Abstract
In May 2008, Ofqual established a two-year programme of research to investigate the nature and extent of (un)reliability within the qualifications, examinations and assessments that it regulated. It was particularly concerned to improve understanding of, and confidence in, this technically complex and politically sensitive phenomenon. The following article presents an account of this programme, from the perspective of one of its initiators, the author. It describes: the context prior to the programme, where little information on (un)reliability was routinely available to the public; the rationale for the programme, in terms of the tension between improving public understanding and the concomitant threat of decreasing public confidence; and ways in which aspects of the programme were constructed through media reports. It concludes with lessons learned from running the programme and with an extended discussion of the challenge of talking about reliability and error.
Acknowledgements
This paper was produced with the support of my employer, Cambridge Assessment, although the views expressed are entirely my own. I would like to thank Andrew Boyle, Isabel Nisbet, Dennis Opposs and John Gardner for very helpful comments on earlier drafts.
Notes
1. While the term reliability has a narrow technical meaning which is generally accepted, there is no generally accepted term to express the overall error that has been described here as measurement inaccuracy. In Newton (2005a), I distinguished ‘measurement inaccuracy’ (i.e. error as the difference between correct and incorrect assessment result) from ‘human error’ (i.e. error as the violation of an assessment procedure).

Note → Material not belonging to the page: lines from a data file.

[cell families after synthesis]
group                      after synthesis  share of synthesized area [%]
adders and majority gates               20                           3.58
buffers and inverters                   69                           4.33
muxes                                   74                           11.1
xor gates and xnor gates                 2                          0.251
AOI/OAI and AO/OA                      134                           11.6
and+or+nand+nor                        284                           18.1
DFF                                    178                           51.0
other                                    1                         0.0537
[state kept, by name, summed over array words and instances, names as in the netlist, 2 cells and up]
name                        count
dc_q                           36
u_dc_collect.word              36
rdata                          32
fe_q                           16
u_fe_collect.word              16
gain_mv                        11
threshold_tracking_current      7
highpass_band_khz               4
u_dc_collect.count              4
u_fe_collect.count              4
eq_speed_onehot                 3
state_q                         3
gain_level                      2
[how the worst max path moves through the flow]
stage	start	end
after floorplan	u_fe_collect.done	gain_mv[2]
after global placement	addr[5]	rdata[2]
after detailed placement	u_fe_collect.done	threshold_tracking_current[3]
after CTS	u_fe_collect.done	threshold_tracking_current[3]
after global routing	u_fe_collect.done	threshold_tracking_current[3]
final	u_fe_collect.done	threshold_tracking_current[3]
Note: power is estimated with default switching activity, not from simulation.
## src/smbs_pkg.sv

```systemverilog
// Constants and types for the mode register and burst sequencer
package smbs_pkg;
  localparam int COL_W = 8;
  localparam int MODE_W = 12;
  localparam int BL_LSB = 0;
  localparam int BL_W = 3;
  localparam int ORDER_BIT = 3;
  localparam int LAT_LSB = 4;
  localparam int LAT_W = 3;
  localparam int TEST_LSB = 7;
  localparam int TEST_W = 2;
  localparam int WBURST_BIT = 9;
  localparam logic [MODE_W-1:0] MODE_RESET = 12'h000;
  localparam logic [2:0] BL_1 = 3'h0;
  localparam logic [2:0] BL_2 = 3'h1;
  localparam logic [2:0] BL_4 = 3'h2;
  localparam logic [2:0] BL_8 = 3'h3;
  localparam logic [2:0] BL_PAGE = 3'h7;
  localparam logic [2:0] LAT_2 = 3'h2;
  localparam logic [2:0] LAT_3 = 3'h3;
  localparam int CLK_PERIOD_NS = 50;
  localparam int MODE_LOAD_NS = 100;
  localparam int MODE_LOAD_CYC = (MODE_LOAD_NS + CLK_PERIOD_NS - 1) / CLK_PERIOD_NS;
  typedef enum logic [2:0] {SMBS_CMD_NOP, SMBS_CMD_MODE, SMBS_CMD_READ, SMBS_CMD_WRITE,
    SMBS_CMD_STOP, SMBS_CMD_OTHER} smbs_cmd_t;
endpackage

```

## src/smbs_col_if.sv

```systemverilog
// Column-step signals between the sequencer and its address generator
`timescale 1ns/1ns
`default_nettype none
interface smbs_col_if;
  import smbs_pkg::*;
  logic [COL_W-1:0] start_col;
  logic [7:0] beat;
  logic [2:0] blen_code;
  logic interleave;
  logic [COL_W-1:0] col;
  modport seq (output start_col, output beat, output blen_code, output interleave, input col);
  modport gen (input start_col, input beat, input blen_code, input interleave, output col);
endinterface
`default_nettype wire

```

## src/smbs_col_gen.sv

```systemverilog
// Burst column address generator
`timescale 1ns/1ns
`default_nettype none
module smbs_col_gen
  import smbs_pkg::*;
(
  smbs_col_if.gen cif // Start column and beat in, column out
);
  wire [COL_W-1:0] beat_c = cif.beat[COL_W-1:0];
  wire [COL_W-1:0] low_mask = (cif.blen_code == BL_2) ? 8'h01 :
                              (cif.blen_code == BL_4) ? 8'h03 :
                              (cif.blen_code == BL_8) ? 8'h07 :
                              (cif.blen_code == BL_PAGE) ? 8'hff : 8'h00;
  // Sequential: add within an aligned block; full page wraps 255 to 0
  wire [COL_W-1:0] seq_col = (cif.start_col & ~low_mask) |
                             ((cif.start_col + beat_c) & low_mask);
  wire [COL_W-1:0] ilv_col = (cif.start_col & ~low_mask) |
                             ((cif.start_col ^ beat_c) & low_mask);
  // Interleave with lengths other than 4 and 8 falls back to sequential
  wire ilv_ok = cif.interleave && (cif.blen_code == BL_4 || cif.blen_code == BL_8);
  assign cif.col = ilv_ok ? ilv_col : seq_col;
endmodule
`default_nettype wire

```

## src/smbs_top.sv

```systemverilog
// Mode register and burst column sequencer of a two-bank SDRAM
`timescale 1ns/1ns
`default_nettype none
module smbs_top
  import smbs_pkg::*;
(
  input wire logic clk_sys_i, // Device clock
  input wire logic rstn_i, // Async reset, active low
  input wire logic cs_n_i, // Chip select, active low
  input wire logic ras_n_i, // Row strobe, active low
  input wire logic cas_n_i, // Column strobe, active low
  input wire logic we_n_i, // Write enable, active low
  input wire logic [11:0] addr_i, // Address pins
  output logic [MODE_W-1:0] mode_o, // Stored mode register
  output logic [2:0] latency_o, // Read latency in clocks
  output logic nop_o, // No-operation registered this cycle
  output logic mode_busy_o, // Mode load still completing
  output logic burst_active_o, // Burst in progress
  output logic burst_write_o, // Burst is a write
  output logic [COL_W-1:0] col_o // Column of current beat
);
  smbs_col_if cif ();
  logic [MODE_W-1:0] burst_mode_config;
  logic [COL_W-1:0] start_col;
  logic [7:0] beat;
  logic active;
  logic is_write;
  logic [1:0] load_cnt;
  logic [COL_W-1:0] col_q;
  logic nop_q;

  wire selected = !cs_n_i;
  wire cmd_nop = selected && ras_n_i && cas_n_i && we_n_i;
  wire cmd_mode = selected && !ras_n_i && !cas_n_i && !we_n_i;
  wire cmd_rw = selected && ras_n_i && !cas_n_i;
  wire cmd_stop = selected && ras_n_i && cas_n_i && !we_n_i;
  wire [2:0] blen_code = burst_mode_config[BL_LSB +: BL_W];
  wire wr_single = burst_mode_config[WBURST_BIT];
  wire is_page = (blen_code == BL_PAGE);
  wire [7:0] blen_last = (blen_code == BL_2) ? 8'h01 :
                         (blen_code == BL_4) ? 8'h03 :
                         (blen_code == BL_8) ? 8'h07 : 8'h00;
  // Single-write mode collapses write bursts other than full page to one beat
  wire [7:0] last_beat = (is_write && wr_single) ? 8'h00 : blen_last;
  wire burst_done = active && !is_page && (beat == last_beat);
  // Burst-stop ends any burst; full page otherwise never ends
  wire next_active = cmd_rw ? 1'b1 : (cmd_stop || burst_done) ? 1'b0 : active;
  wire [7:0] next_beat = cmd_rw ? 8'h00 : (active ? beat + 8'h01 : beat);

  assign cif.start_col = cmd_rw ? addr_i[COL_W-1:0] : start_col;
  assign cif.beat = cmd_rw ? 8'h00 : next_beat;
  assign cif.blen_code = blen_code;
  assign cif.interleave = burst_mode_config[ORDER_BIT];

  smbs_col_gen u_col_gen (
    .cif(cif)
  );

  // Two-bit load counter bounds the completion window
  if (MODE_LOAD_CYC < 1 || MODE_LOAD_CYC > 3)
  begin : g_load_cnt_chk
    $error("mode load window does not fit the load counter");
  end

  always_ff @(posedge clk_sys_i or negedge rstn_i)
  begin
    if (!rstn_i)
      burst_mode_config <= MODE_RESET;
    else if (cmd_mode)
      burst_mode_config <= {addr_i[11], 1'b0, addr_i[9:0]};
  end

  always_ff @(posedge clk_sys_i or negedge rstn_i)
  begin
    if (!rstn_i)
      load_cnt <= 2'h0;
    else if (cmd_mode)
      load_cnt <= 2'(MODE_LOAD_CYC);
    else if (load_cnt != 2'h0)
      load_cnt <= load_cnt - 2'h1;
  end

  always_ff @(posedge clk_sys_i or negedge rstn_i)
  begin
    if (!rstn_i)
    begin
      active <= 1'b0;
      beat <= 8'h00;
      start_col <= 8'h00;
      is_write <= 1'b0;
      col_q <= 8'h00;
      nop_q <= 1'b0;
    end
    else
    begin
      active <= next_active;
      beat <= next_beat;
      if (cmd_rw)
      begin
        start_col <= addr_i[COL_W-1:0];
        is_write <= !we_n_i;
      end
      if (cmd_rw || (active && next_active))
        col_q <= cif.col;
      nop_q <= cmd_nop;
    end
  end

  // Reserved latency codes are not decoded; read path sees the raw field
  assign latency_o = burst_mode_config[LAT_LSB +: LAT_W];
  assign mode_o = burst_mode_config;
  assign nop_o = nop_q;
  assign mode_busy_o = (load_cnt != 2'h0);
  assign burst_active_o = active;
  assign burst_write_o = is_write;
  assign col_o = col_q;
endmodule
`default_nettype wire

```

## config.mk

```make
export PLATFORM = sky130hd
export DESIGN_NAME = smbs_top
export DESIGN_NICKNAME = d
export VERILOG_FILES = /design/src/smbs_pkg.sv /design/src/smbs_col_if.sv /design/src/smbs_col_gen.sv /design/src/smbs_top.sv
export SDC_FILE = /design/constraint.sdc
export NUM_CORES = 1
export LEC_CHECK = 0
export BUFFER_PORTS_ARGS = -buffer_cell sky130_fd_sc_hd__buf_2
export CAP_MARGIN = 20
export CORE_ASPECT_RATIO = 0.8
export CORE_MARGIN = 2
export CORE_UTILIZATION = 50
export CTS_BUF_LIST = sky130_fd_sc_hd__clkbuf_2 sky130_fd_sc_hd__clkbuf_4 sky130_fd_sc_hd__clkbuf_8
export CTS_CLUSTER_SIZE = 12
export DETAILED_ROUTE_END_ITERATION = 8
export PLACE_DENSITY = 0.74
export RECOVER_POWER = 25
export SYNTH_ARGS = -nofsm -noshare
export SYNTH_HDL_FRONTEND = slang
export SYNTH_SLANG_ARGS = --single-unit
export TNS_END_PERCENT = 100
```

## constraint.sdc

```tcl
create_clock -name clk_sys_i -period 6.9 [get_ports clk_sys_i]
set_clock_uncertainty 0.2 [all_clocks]
set_input_delay 0.345 -clock clk_sys_i [delete_from_list [all_inputs] [get_ports clk_sys_i]]
set_output_delay 0.345 -clock clk_sys_i [all_outputs]
set_load 0.005 [all_outputs]
```

=== Word-level counts from Yosys, hierarchy flattened ===
Cells that the tools add are included.

* Add/sub/neg operators: 3
* Equal/unequal tests: 5
* Muxes and demuxes: 17
* Bitwise operators: 7
* Reduce and logical (&&, ||, !) cells: 23

{| class="wikitable"
|+ Operators by type and width
! kind !! number
|-
| 2-to-1 mux 8 bit || 9
|-
| bitwise AND 8 bit || 3
|-
| OR 8 bit || 2
|-
| logical AND 1 bit || 13
|-
| 2-to-1 mux 3 bit || 4
|-
| adder 8 x 1 -> 8 bit, second input constant || 1
|-
| adder 8 bit || 1
|-
| equality test 8 x 3 -> 1 bit || 1
|-
| NOT 8 bit || 1
|-
| XOR 8 bit || 1
|-
| equality test 3 x 2 -> 1 bit, second input constant || 2
|-
| zero test 1 bit || 5
|-
| 2-to-1 mux 2 bit || 2
|-
| nonzero test 2 bit || 2
|-
| equality test 3 x 1 -> 1 bit, second input constant || 1
|-
| equality test 3 bit, second input constant || 1
|-
| logical OR 1 bit || 3
|-
| 2-to-1 mux 1 bit || 2
|-
| subtractor 2 x 1 -> 2 bit, second input constant || 1
|}

* Register bits: 40
* Input port bits: 18
* Output and inout port bits: 27
* Word-level logic and storage cells: 63

=== Logic depth before layout (Yosys ltp) ===
* Depth after elaboration: 12
* Gate-level depth with buffers: 12
* Depth with buffers taken out: 12

=== Modules after synthesis ===
Synthesis repeated with hierarchy kept, for this count alone.

* Cell total of the unflattened synthesis: 200
* Area, all modules: 2249.7 µm²

{| class="wikitable"
|+ Modules (own cells, without submodules)
! module !! instances !! cells each !! area each (µm²) !! sequential area each (µm²)
|-
| smbs_top || 1 || 133 || 1775.5 || 1001.0
|-
| smbs_col_gen || 1 || 67 || 474.2 || 0.0
|}

=== Worst setup path before layout ===
No wires, ideal clock.

* Path kind: in2reg
* Start point: input port cs_n_i
* End point: register col_q[7] (netlist: col_o[7])
* Library setup time: 0.125 ns
* Arrival: 2.880 ns
* Data required time: 6.575 ns
* Path slack: 3.695 ns
* Cell stages on the path: 11
* Buffers on the path: 1
* Cell sequence: or3b_2 clkbuf_1 mux2i_1 inv_1 ha_1 a21oi_1 o211ai_1 o41ai_1 mux2i_1 xnor2_1 mux2_2

* Elaborated cells on any way between the ends: 21
* Those cells by class: 1 x add/sub; 6 x mux; 6 x bitwise; 8 x reduce/logical

{| class="wikitable"
|+ RTL lines
! what !! RTL line !! RTL
|-
| from (decl) || smbs_top.sv:9 || <nowiki>input wire logic cs_n_i,</nowiki>
|-
| zero test 1 bit || smbs_top.sv:32 || <nowiki>wire selected = !cs_n_i;</nowiki>
|-
| logical AND 1 bit (2 in a row) || smbs_top.sv:35 || <nowiki>wire cmd_rw = selected && ras_n_i && !cas_n_i;</nowiki>
|-
| 2-to-1 mux 8 bit || - ||
|-
| via cif.start_col[1] || smbs_col_if.sv:6 || <nowiki>logic [COL_W-1:0] start_col;</nowiki>
|-
| adder 8 bit || smbs_col_gen.sv:16 || <nowiki>((cif.start_col + beat_c) & low_mask);</nowiki>
|-
| bitwise AND 8 bit || smbs_col_gen.sv:16 ||
|-
| OR 8 bit || smbs_col_gen.sv:15 || <nowiki>wire [COL_W-1:0] seq_col = (cif.start_col & ~low_mask) |</nowiki>
|-
| 2-to-1 mux 8 bit || smbs_col_gen.sv:21 || <nowiki>assign cif.col = ilv_ok ? ilv_col : seq_col;</nowiki>
|-
| to (signal assigned) || smbs_top.sv:104 || <nowiki>col_q <= cif.col;</nowiki>
|-
| to (decl) || smbs_top.sv:29 || <nowiki>logic [COL_W-1:0] col_q;</nowiki>
|}

The timed path passes the listed nets, and every way through them passes these cells.
A chain may end at the register's enable or synchronous reset.

=== Final worst setup path ===
Ends and elaborated chain as after synthesis.

==> results.txt <==
----------------------------------------------------
[Floorplan]
  Die footprint ... 0.00496 mm^2
  Starting density of the core ... 52.4%
  Die Width ... 78.2 um
  I/O pin count ... 45
  Core Rows ... 21
  Floorplan core area ... 0.00420 mm^2
  Vertical die dimension ... 63.4 um

[Timing]
  Actual transition at the worst max-transition pin ... 0.894 ns
  Smallest setup slack after layout ... 3.52 ns
  Tmin final ... 3.38 ns
  Final Max Tran Viols ... 0
  Final worst path period share ... 48.9%
  RSZ-0062 raised after global routing ... false
  Setup TNS ... 0 ns
  Hold Fails Final Rpt ... 0
  Tightest slew margin relative to the limit ... 39.9%
  Fmax ... 0.296 GHz
  Setup violations, final ... 0

[Clocking]
  Worst-skew pair later-pin latency ... 0.30 ns
  Number of clock sinks ... 40
  CTS HTree Levels ... 2
  Clock transition at the register clock pins on the worst setup and hold paths after CTS ... 0.07 ns
  Num CTS Buffers ... 5
  Clock tree from TritonCTS ... done
  Buffer cell driving the clock tree root ... sky130_fd_sc_hd__clkbuf_8
  Post-CTS setup buffers ... 0
  Maximum clock path buffer count ... 2

[Critical path]
  R2r worst-path depth ... 11
  Data required time of the worst path ... 6.89 ns
  Kind of critical path ... input pin to flop
  Crit path cell chain ... clkbuf_1, or3b_2, mux2i_1, inv_1, ha_1, a21oi_1, o211ai_1, o41ai_1, mux2i_1, xnor2_1, mux2_2
  Kind of end point of the critical path ... flop
  Top fanout value on the critical path ... 12
  Reg-to-reg slack, setup ... 3.69 ns
  Startpoint class of the critical path ... input pin
  Source of the worst register-to-register timing path ... beat[0]$_DFF_PN0_
  Crit-path max cell delay ... 0.65 ns
  Most common cell on crit path ... sky130_fd_sc_hd__mux2i_1
  Slowest library cell on the worst path ... sky130_fd_sc_hd__or3b_2
  Total buffers and inverters traversed by the critical path ... 2
  Kind of cell with the highest combined delay on the critical path ... multiplexers
  Endpoint of the most critical register-to-register path ... col_o[7]$_DFFE_PN0P_
  Arrival @ worst endpoint ... 3.36 ns

[Place]
  Post-placement setup slack ... 3.25 ns
  Hpwl dp ... 3170 um
  Placer's final routability congestion estimate ... 0.839
  Placed cell count ... 302
  Port-buffer cells ... 42

[Route]
  Initial DRT Pass Iterations ... 4
  Final routed wire length divided by cell count ... 14.4 um
  Post-DR vias/cell ... 5.37
  Overall via count from detail_route ... 1,670
  Post-route DRC ... 0
  Iter 0 DRT Violations ... 98
  DRT antenna net count ... 0
  DRT Wirelength ... 4470 um

[Synth]
  Top cell type's share of synthesized area ... 45.4%
  Cell type with the highest aggregate area in the netlist ... sky130_fd_sc_hd__dfrtp_1
  Yosys reg bits ... 40
  Dominant cell by count in the synthesized netlist ... sky130_fd_sc_hd__dfrtp_1
  Syn avg cell area ... 10.4 um^2
  Post-synth design cell area ... 0.00220 mm^2
  Share of synthesized registers carrying an async set or reset ... 100%
  Synth Net Count ... 241
  Number of enable flip-flop cells after synthesis ... 0
  Post-Synthesis Cells ... 213
  Seq/Total Area, Yosys ... 45.4%
  Top_reg_cell synth ... sky130_fd_sc_hd__dfrtp_1
  Most frequent cells after synthesis ... sky130_fd_sc_hd__dfrtp_1, sky130_fd_sc_hd__nand2_1, sky130_fd_sc_hd__mux2_2, sky130_fd_sc_hd__nor2_1, sky130_fd_sc_hd__xor2_1
  Largest cells by area after synthesis ... sky130_fd_sc_hd__dfrtp_1, sky130_fd_sc_hd__mux2_2, sky130_fd_sc_hd__nand2_1
  Number of library cell types mapped by synthesis ... 42
  Yosys synthesis warning count ... 0

[Power]
  Leakage ... 0.00124 uW
  VDD IR-drop max ... 0.189 mV
  Power per Cell Area ... 349 mW/mm^2
  Total power ... 885 uW

[Min path]
  Critical hold path startpoint ... addr_i[2]
  Hold-critical path endpoint ... mode_o[2]$_DFFE_PN0P_
  Hold crit path type ... input pin to flop
  Cell depth of the worst min-delay path ... 3

[Run]
  Max-cap check violation count ... 0

[Global routing]
  Grt ovf ... 0
  Vias in the first global route ... 1,631
  Largest net degree at the start of global routing ... 41
  Total global routing track utilization ... 20.7%
  Global-route wire length before repair ... 7760 um
  Initial antenna violation count ... 0

[Finish]
  Growth of design area from synthesis to finish ... 15.2%
  Count of filler cells inserted in the layout ... 379
  Number of nets at the end of the flow ... 281
  Share of cells above drive strength 1 ... 28.7%
  Post-Layout Cell Count ... 311
  Antenna diode instance count ... 0

[Run status]
  Run status ... finished clean

----------------------------------------------------
[metal layers]
metal  global-route usage, %  share of wire [%]  wire length, um
met1                    27.2                 48             2160
met5                       0                  0                0
met2                    31.7                 43             1940
met3                    4.44                6.3              281
met4                    12.1                2.0               91
[area by class of cell]
type	instances	area, um^2	share of cell area (%)
clock buffers	8	97.6	3.84
inverters	10	37.5	1.48
multi-input cells	151	1100	43.5
flip-flops and latches	40	1000	39.4
well taps	57	71.3	2.81
repair buffers	45	228	8.97
[worst register-to-register path: stages (launching register included)]
cell and delay, ns:
sky130_fd_sc_hd__dfrtp_1 0.44, sky130_fd_sc_hd__ha_1 0.30, sky130_fd_sc_hd__mux2_2 0.26, sky130_fd_sc_hd__nand2_1 0.11
sky130_fd_sc_hd__inv_1 0.08, sky130_fd_sc_hd__ha_1 0.29, sky130_fd_sc_hd__a21oi_1 0.20, sky130_fd_sc_hd__o211ai_1 0.14
sky130_fd_sc_hd__o41ai_1 0.47, sky130_fd_sc_hd__mux2i_1 0.28, sky130_fd_sc_hd__xnor2_1 0.08, sky130_fd_sc_hd__mux2_2 0.25
[cell usage in the layout, fill, tap and decap left out, types with 2 or more instances in the layout]
cell type | netlist | routed
sky130_fd_sc_hd__nand3_1 | 4 | 4
sky130_fd_sc_hd__mux2i_1 | 4 | 4
sky130_fd_sc_hd__inv_1 | 10 | 10
sky130_fd_sc_hd__xor2_1 | 11 | 11
sky130_fd_sc_hd__buf_4 | 5 | 2
sky130_fd_sc_hd__nand2_1 | 31 | 31
sky130_fd_sc_hd__clkbuf_4 | 0 | 2
sky130_fd_sc_hd__xnor2_1 | 3 | 3
sky130_fd_sc_hd__nand4_1 | 5 | 5
sky130_fd_sc_hd__ha_1 | 9 | 9
sky130_fd_sc_hd__buf_2 | 4 | 36
sky130_fd_sc_hd__nor2b_1 | 3 | 3
sky130_fd_sc_hd__mux2_2 | 19 | 19
sky130_fd_sc_hd__and3_1 | 3 | 3
sky130_fd_sc_hd__or3_1 | 3 | 3
sky130_fd_sc_hd__nor2_1 | 13 | 13
sky130_fd_sc_hd__a31oi_1 | 2 | 2
sky130_fd_sc_hd__clkbuf_8 | 0 | 6
sky130_fd_sc_hd__or3b_2 | 2 | 2
sky130_fd_sc_hd__o21ai_0 | 8 | 8
sky130_fd_sc_hd__clkbuf_1 | 3 | 6
sky130_fd_sc_hd__a21oi_1 | 9 | 9
sky130_fd_sc_hd__dfrtp_1 | 40 | 40
[registers in the layout (all words and copies together) (netlist names)]
signal	flops
nop_o	1
load_cnt	2
burst_active_o	1
mode_o	11
beat	8
start_col	8
col_o	8
burst_write_o	1
[where the power goes]
part | total [uW] | switching [uW] | internal (uW)
combinational | 359 | 179 | 179
clock | 169 | 80.0 | 89.4
sequential | 357 | 55.9 | 301
[per-stage QoR]
step / utilization, % / area (um^2) / hold WS (ns)
after floorplan: - / 2200 / -0.151
final: 60.4 / 2540 / 0.0691
after CTS: 60.6 / 2550 / 0.0563
after global placement: 58.0 / 2440 / 0.272
after global routing: 60.4 / 2540 / 0.0668
after detailed placement: 58.0 / 2440 / 0.290
[logic make-up after synthesis]
group,after synthesis,share of synthesized area (%)
and+or+nand+nor,73,17.0
other,1,0.170
xor gates and xnor gates,14,5.56
adders and majority gates,11,6.47
AOI/OAI and AO/OA,29,9.02
buffers and inverters,22,4.82
muxes,23,11.5
DFF,40,45.4
[worst max path at each step]
| stage | from | endpoint | slack [ns] | cells after the start |
|---|---|---|---|---|
| after floorplan | cs_n_i | col_o[7]$_DFFE_PN0P_ | 3.70 | 11 |
| after global placement | cs_n_i | col_o[7]$_DFFE_PN0P_ | 3.26 | 11 |
| after detailed placement | cs_n_i | col_o[7]$_DFFE_PN0P_ | 3.25 | 11 |
| after CTS | cs_n_i | col_o[7]$_DFFE_PN0P_ | 3.54 | 11 |
| after global routing | cs_n_i | col_o[7]$_DFFE_PN0P_ | 3.29 | 11 |
| final | cs_n_i | col_o[7]$_DFFE_PN0P_ | 3.52 | 11 |
[what timing repair did]
action,4_1_cts,5_1_grt
resized for setup,0,0
hold endpoints to repair,40,0
hold buffers,1,0
No activity file was read; power rests on OpenSTA's default activity.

I described both as aspects of ‘assessment error’. There is no clear relationship between measurement inaccuracy and human error since measurement inaccuracy can (and will) arise in the absence of human error, and human error may not actually result in measurement inaccuracy.
2. This will requires the translation of reliability statistics into classification accuracy statistics, with the proviso that these are likely to be underestimates.